Eighty-nine Years and Four Degrees

Freida Callo Ornament

Freida Callo (Frida Kahlo) has joined us for Christmas this year.  Charlie brought her up from L.A. — her likeness, anyway — and placed her carefully on the tree.  She looks out on us in all her “glory” which, depending upon your point of view, is gorgeous or rather weird.
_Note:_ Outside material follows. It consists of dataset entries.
**config.mk**
```make
export PLATFORM = sky130hd
export DESIGN_NAME = qlm_acc_frame
export DESIGN_NICKNAME = d
export VERILOG_FILES = /design/src/rtl/qlm_acc_pkg.sv /design/src/rtl/qlm_acc_frame_add.sv /design/src/rtl/qlm_acc_frame.sv
export SDC_FILE = /design/constraint.sdc
export NUM_CORES = 1
export LEC_CHECK = 0
export ABC_AREA = 0
export BUFFER_PORTS_ARGS = -buffer_cell sky130_fd_sc_hd__buf_4
export CORE_MARGIN = 2
export CORE_UTILIZATION = 45
export CTS_BUF_LIST = sky130_fd_sc_hd__clkbuf_4 sky130_fd_sc_hd__clkbuf_8
export CTS_CLUSTER_SIZE = 8
export DETAILED_ROUTE_END_ITERATION = 10
export PLACE_DENSITY = 0.71
export REMOVE_ABC_BUFFERS = 1
export SYNTH_ARGS = -nofsm -noshare
export SYNTH_HDL_FRONTEND = slang
export SYNTH_SLANG_ARGS = --single-unit
```
**constraint.sdc**
```tcl
create_clock -name clk -period 2.9 [get_ports clk]
set_clock_uncertainty 0.2 [all_clocks]
set_input_delay 0.435 -clock clk [delete_from_list [all_inputs] [get_ports clk]]
set_output_delay 0.435 -clock clk [all_outputs]
set_load 0.01 [all_outputs]
```
## config.mk

```make
export PLATFORM = sky130hd
export DESIGN_NAME = tlc_phase_scheduler
export DESIGN_NICKNAME = d
export VERILOG_FILES = /design/src/rtl/tlc_pkg.sv /design/src/rtl/tlc_rr_pick.sv /design/src/rtl/tlc_phase_scheduler.sv
export SDC_FILE = /design/constraint.sdc
export NUM_CORES = 1
export LEC_CHECK = 0
export ABC_AREA = 1
export BUFFER_PORTS_ARGS = -buffer_cell sky130_fd_sc_hd__buf_2
export CAP_MARGIN = 20
export CELL_PAD_IN_SITES_DETAIL_PLACEMENT = 0
export CELL_PAD_IN_SITES_GLOBAL_PLACEMENT = 1
export CORE_MARGIN = 10
export CORE_UTILIZATION = 40
export DETAILED_ROUTE_END_ITERATION = 6
export GPL_TIMING_DRIVEN = 1
export PLACE_DENSITY = 0.83
export SKIP_LAST_GASP = 1
export SLEW_MARGIN = 5
export SYNTH_ARGS = -nofsm -noshare
export SYNTH_HDL_FRONTEND = slang
export SYNTH_HIERARCHICAL = 1
export SYNTH_SLANG_ARGS = --single-unit
```

## constraint.sdc

```tcl
create_clock -name clk -period 3.17 [get_ports clk]
set_input_delay 0.634 -clock clk [delete_from_list [all_inputs] [get_ports clk]]
set_output_delay 0.634 -clock clk [all_outputs]
set_load 0.05 [all_outputs]
```

## src/rtl/tlc_pkg.sv

```systemverilog
// Shared types, codes and lamp helpers for the junction phase scheduler.
package tlc_pkg;

    localparam int unsigned TIMER_W = 8;
    localparam int unsigned PHASE_W = 2;
    localparam int unsigned NUM_PH  = 3;

    typedef enum logic [1:0] {
        GREEN  = 2'd0,
        YELLOW = 2'd1,
        ALLRED = 2'd2
    } state_e;

    localparam logic [1:0] LAMP_RED    = 2'b00;
    localparam logic [1:0] LAMP_YELLOW = 2'b01;
    localparam logic [1:0] LAMP_GREEN  = 2'b10;

    localparam logic [PHASE_W-1:0] PH_A = 2'd0;
    localparam logic [PHASE_W-1:0] PH_B = 2'd1;
    localparam logic [PHASE_W-1:0] PH_C = 2'd2;

    // One-hot mask for a phase id; an out-of-range id maps to no phase.
    function automatic logic [NUM_PH-1:0] ph_mask(logic [PHASE_W-1:0] ph);
        ph_mask = 3'b000;
        case (ph)
            PH_A:    ph_mask = 3'b001;
            PH_B:    ph_mask = 3'b010;
            PH_C:    ph_mask = 3'b100;
            default: ph_mask = 3'b000;
        endcase
    endfunction

    // Cyclic successor A->B->C->A.
    function automatic logic [PHASE_W-1:0] phase_inc(logic [PHASE_W-1:0] ph);
        phase_inc = PH_A;
        case (ph)
            PH_A:    phase_inc = PH_B;
            PH_B:    phase_inc = PH_C;
            default: phase_inc = PH_A;
        endcase
    endfunction

    // Packed lamp vector {c, b, a}: only the owning phase may show non-red.
    function automatic logic [3*2-1:0] lamp_vec(state_e st, logic [PHASE_W-1:0] cur);
        logic [1:0] code;
        code = LAMP_RED;
        if (st == GREEN) begin
            code = LAMP_GREEN;
        end else if (st == YELLOW) begin
            code = LAMP_YELLOW;
        end
        lamp_vec = 6'b000000;
        case (cur)
            PH_A:    lamp_vec[1:0] = code;
            PH_B:    lamp_vec[3:2] = code;
            PH_C:    lamp_vec[5:4] = code;
            default: lamp_vec      = 6'b000000;
        endcase
    endfunction

endpackage

```

## src/rtl/tlc_rr_pick.sv

```systemverilog
// Combinational cyclic priority picker for the next green phase.
module tlc_rr_pick
    import tlc_pkg::*;
(
    input  logic [2:0] pending_i,
    input  logic [1:0] cur_phase_i,
    input  logic       force_i,
    input  logic [1:0] target_i,
    output logic [1:0] next_phase_c
);

    logic [1:0] cand1;
    logic [1:0] cand2;
    logic [1:0] cand3;

    // Scan cur+1, cur+2, then cur itself; fall back to the rest phase A.
    always_comb begin
        cand1 = phase_inc(cur_phase_i);
        cand2 = phase_inc(cand1);
        cand3 = phase_inc(cand2);
        next_phase_c = PH_A;
        if (force_i) begin
            next_phase_c = target_i;
        end else if ((pending_i & ph_mask(cand1)) != 3'b000) begin
            next_phase_c = cand1;
        end else if ((pending_i & ph_mask(cand2)) != 3'b000) begin
            next_phase_c = cand2;
        end else if ((pending_i & ph_mask(cand3)) != 3'b000) begin
            next_phase_c = cand3;
        end
    end

endmodule

```

## src/rtl/tlc_phase_scheduler.sv

```systemverilog
// Tick-driven green/yellow/all-red phase scheduler with demand latching and preemption.
module tlc_phase_scheduler
    import tlc_pkg::*;
#(
    parameter int unsigned G_MAIN_OFF  = 20,
    parameter int unsigned G_MAIN_PEAK = 40,
    parameter int unsigned G_SIDE      = 10,
    parameter int unsigned YELLOW_T    = 3,
    parameter int unsigned ALLRED_T    = 2
) (
    input  logic       clk,
    input  logic       reset,
    input  logic       tick,
    input  logic       peak,
    input  logic [2:0] req,
    input  logic       preempt,
    input  logic [1:0] preempt_phase,
    output logic [1:0] lamp_a,
    output logic [1:0] lamp_b,
    output logic [1:0] lamp_c,
    output logic [1:0] cur_phase,
    output logic [1:0] state_o,
    output logic       phase_start
);

    state_e             state_q;
    logic [1:0]         cur_phase_q;
    logic [TIMER_W-1:0] timer_q;
    logic [2:0]         pending_q;
    logic [5:0]         lamps_q;
    logic               phase_start_q;

    logic               preempt_act;
    logic [2:0]         req_eff;
    logic [2:0]         pending_d;
    logic [TIMER_W-1:0] timer_dec;
    logic [TIMER_W-1:0] green_load;
    logic               green_exit;
    logic [1:0]         next_phase;

    tlc_rr_pick u_pick (
        .pending_i    (pending_d),
        .cur_phase_i  (cur_phase_q),
        .force_i      (preempt_act),
        .target_i     (preempt_phase),
        .next_phase_c (next_phase)
    );

    // Shared next-value terms: demand latch, saturating timer, green length, exit test.
    always_comb begin
        preempt_act = preempt && (preempt_phase != 2'd3);
        req_eff     = req & ~((state_q == GREEN) ? ph_mask(cur_phase_q) : 3'b000);
        pending_d   = pending_q | req_eff;
        timer_dec   = (tick && (timer_q != '0)) ? TIMER_W'(timer_q - 8'd1) : timer_q;
        if (next_phase == PH_A) begin
            green_load = peak ? TIMER_W'(G_MAIN_PEAK) : TIMER_W'(G_MAIN_OFF);
        end else begin
            green_load = TIMER_W'(G_SIDE);
        end
        green_exit = (timer_q == '0) && ((cur_phase_q != PH_A) || (pending_q[2:1] != 2'b00));
    end

    // Phase FSM with timer, demand latches and registered lamp outputs.
    always_ff @(posedge clk or negedge reset) begin
        if (!reset) begin
            state_q       <= ALLRED;
            cur_phase_q   <= PH_A;
            timer_q       <= TIMER_W'(ALLRED_T);
            pending_q     <= 3'b000;
            lamps_q       <= 6'b000000;
            phase_start_q <= 1'b0;
        end else begin
            pending_q     <= pending_d;
            timer_q       <= timer_dec;
            phase_start_q <= 1'b0;
            case (state_q)
                GREEN: begin
                    if (preempt_act && (preempt_phase == cur_phase_q)) begin
                        timer_q <= timer_q;
                    end else if (preempt_act || green_exit) begin
                        state_q <= YELLOW;
                        timer_q <= TIMER_W'(YELLOW_T);
                        lamps_q <= lamp_vec(YELLOW, cur_phase_q);
                    end
                end
                YELLOW: begin
                    if (timer_q == '0) begin
                        state_q <= ALLRED;
                        timer_q <= TIMER_W'(ALLRED_T);
                        lamps_q <= 6'b000000;
                    end
                end
                ALLRED: begin
                    if (timer_q == '0) begin
                        state_q       <= GREEN;
                        cur_phase_q   <= next_phase;
                        timer_q       <= green_load;
                        pending_q     <= pending_d & ~ph_mask(next_phase);
                        lamps_q       <= lamp_vec(GREEN, next_phase);
                        phase_start_q <= 1'b1;
                    end
                end
                default: begin
                    state_q <= ALLRED;
                    timer_q <= TIMER_W'(ALLRED_T);
                    lamps_q <= 6'b000000;
                end
            endcase
        end
    end

    assign lamp_a      = lamps_q[1:0];
    assign lamp_b      = lamps_q[3:2];
    assign lamp_c      = lamps_q[5:4];
    assign cur_phase   = cur_phase_q;
    assign state_o     = state_q;
    assign phase_start = phase_start_q;

endmodule

```

==> flow_summary.toml, run 1 <==
[place]
gp_congestion = 0.887
dp_hpwl_um = 2880
port_buffers = 20
placed_cells = 292

[pwr]
power_uw = 1820
powerDensity_nw_per_um2 = 1040
ir_drop_mv = 0.571
leakagePower_uw = 0.000977

[outcome]
status = "completed"

[global_routing]
overflow = 0
antenna_found_initial = 0
grt_pass1_wl_um = 6660
grtUsageTotal_pct = 12.1
grt_pass1_vias = 1460
grt_max_degree = 23

[finish]
fillers = 387
drive_above_1_share_pct = 19.0
instances_no_fill = 296
diodes = 0
nNetsFinal = 260
area_growth_pct = 14.1

[logic_synthesis]
syn_avg_cell_area_um2 = 6.75
synth_fp_nets = 237
synth_top_cell_by_area = "dfrtp_1"
synth_cells = 226
yosysWarnings = 6
ys_seq_elements = 22
synth_top_area_share_pct = 32.8
synth-seq-area-share_pct = 36.2
ys_types = 28
ys_top_cells_by_area = "dfrtp_1 33%, nand2_1 16%, inv_1 8.6%"
synth_area_um2 = 1530

[setup_path]
worstSetupEndpoint = "timer_q[2]$_DFFE_PN0N_"
cp_data_required_time_ns = 3.33
critPathMaxStageDelay_ns = 0.47
critPathKind = "reg -> reg"
end_kind = "register"
rr_worst_depth = 15
rr_startpoint = "state_o[0]$_DFFE_PN0P_"
crit_arrival_ns = 2.92
worst-path-buf-inv = 2
worstSetupStartpoint = "state_o[0]$_DFFE_PN0P_"
timing.rr.end = "timer_q[2]$_DFFE_PN0N_"
worst-path-stages = 15
start_kind = "register"
rrSetupSlack_ns = 0.41
slowest_stage = "dfrtp_1"
critPathTopFamily = "simple AND/OR/NAND/NOR gates"
critPathMaxFanout = 6
path_cells = "inv_2, nand2_1, nor3_1, o21ai_0, nor3b_1, nor2_1, nand2_1, a21oi_2, nor2_1, inv_1, nor2_1, nor2_1, o211ai_1, nand2_1, nand2_1"

[route]
wl_met3_um = 136
vias_per_cell = 4.89
num_vias = 1448
dr.pass1.iters = 4
route.met2.wl_um = 1790
ant_nets = 0
wl_per_cell_um = 12.5
drt-met1-wl_um = 1710
dr.max_layer_used = "met4"
drtIter0Drc = 81
wirelength_um = 3700
drc = 0

[sta]
setup_violations = 0
finalClockSkew_ns = 0.00291
period_share_pct = 87.0
tightestPinTransition_ns = 0.576
hold_viol = 0
rsz0062_at_grt = "no"
tns_ns = 0
slew_viol_final = 0
max_freq_mhz = 363
slew_headroom_pct = 61.5
timing.final.crit_period_ns = 2.76

[die]
die_x_um = 81.8
core_um2 = 3690
ios = 21
start_util_pct = 41.4
dieArea_um2 = 6690
fp.dieH_um = 81.8
fp-row-count = 22

[clock_tree]
clkTransAtPathRegs_ns = 0.08
clk_path_buf_depth = 2
cts_resized = 0
cts-root-buf = "clkbuf_8"
ctsHtreeMaxLevel = 1
insertion_delay_ns = 0.26
cts_made_buffers = 3
hold_buffers = 0
postCtsSetupBuffers = 0
cts.sinks = 22
cts_tree = "done"

[run]
maxCapViolCount = 0

[min_path]
hold_class = "in -> async"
I almost feel as if I knew her.  She’s one of those “I almost met her once” people — although I didn’t.  When I was married (1962-1971) to photographer Bill LaRue, we spent quite a bit of time with Ansel Adams (who had been a good friend of Edward Weston’s) and a little time (like two afternoons/evenings) with Brett Weston, Edward’s son.  Although Edward had died a few years previously (1958), he was often a subject of discussion and we almost felt that we had known him, too.  We attended every Edward Weston exhibit, poured over his Daybooks and enjoyed “knowing” the people he knew,  Freida Callo and Diego Riviera, among them.

Edward Weston

In his December 14, 1930 Daybook entry, Edward Weston wrote:  I met Diego! I stood behind a stone block, stepped out as he lumbered downstairs into Ralph [Stackpole]’s courtyard on Jessop Place, – and he took me clear off my feet in an embrace. I photographed Diego again, his new wife – Frieda – too: she is in sharp contrast to Lupe, petite, – a little doll alongside Diego, but a doll in size only, for she is strong and quite beautiful, shows very little of her father’s German blood. Dressed in native costume even to huaraches, she causes much excitement on the streets of San Francisco. People stop in their tracks to look in wonder. We ate at a little Italian restaurant [Coppa’s] where many of the artists gather, recalled old days in Mexico, with promises of meeting soon again in Carmel… 

Frida by Weston, 1930

And now Freida (her likeness, anyway) is in Oysterville — eighty-nine years and four degrees of separation as I count it!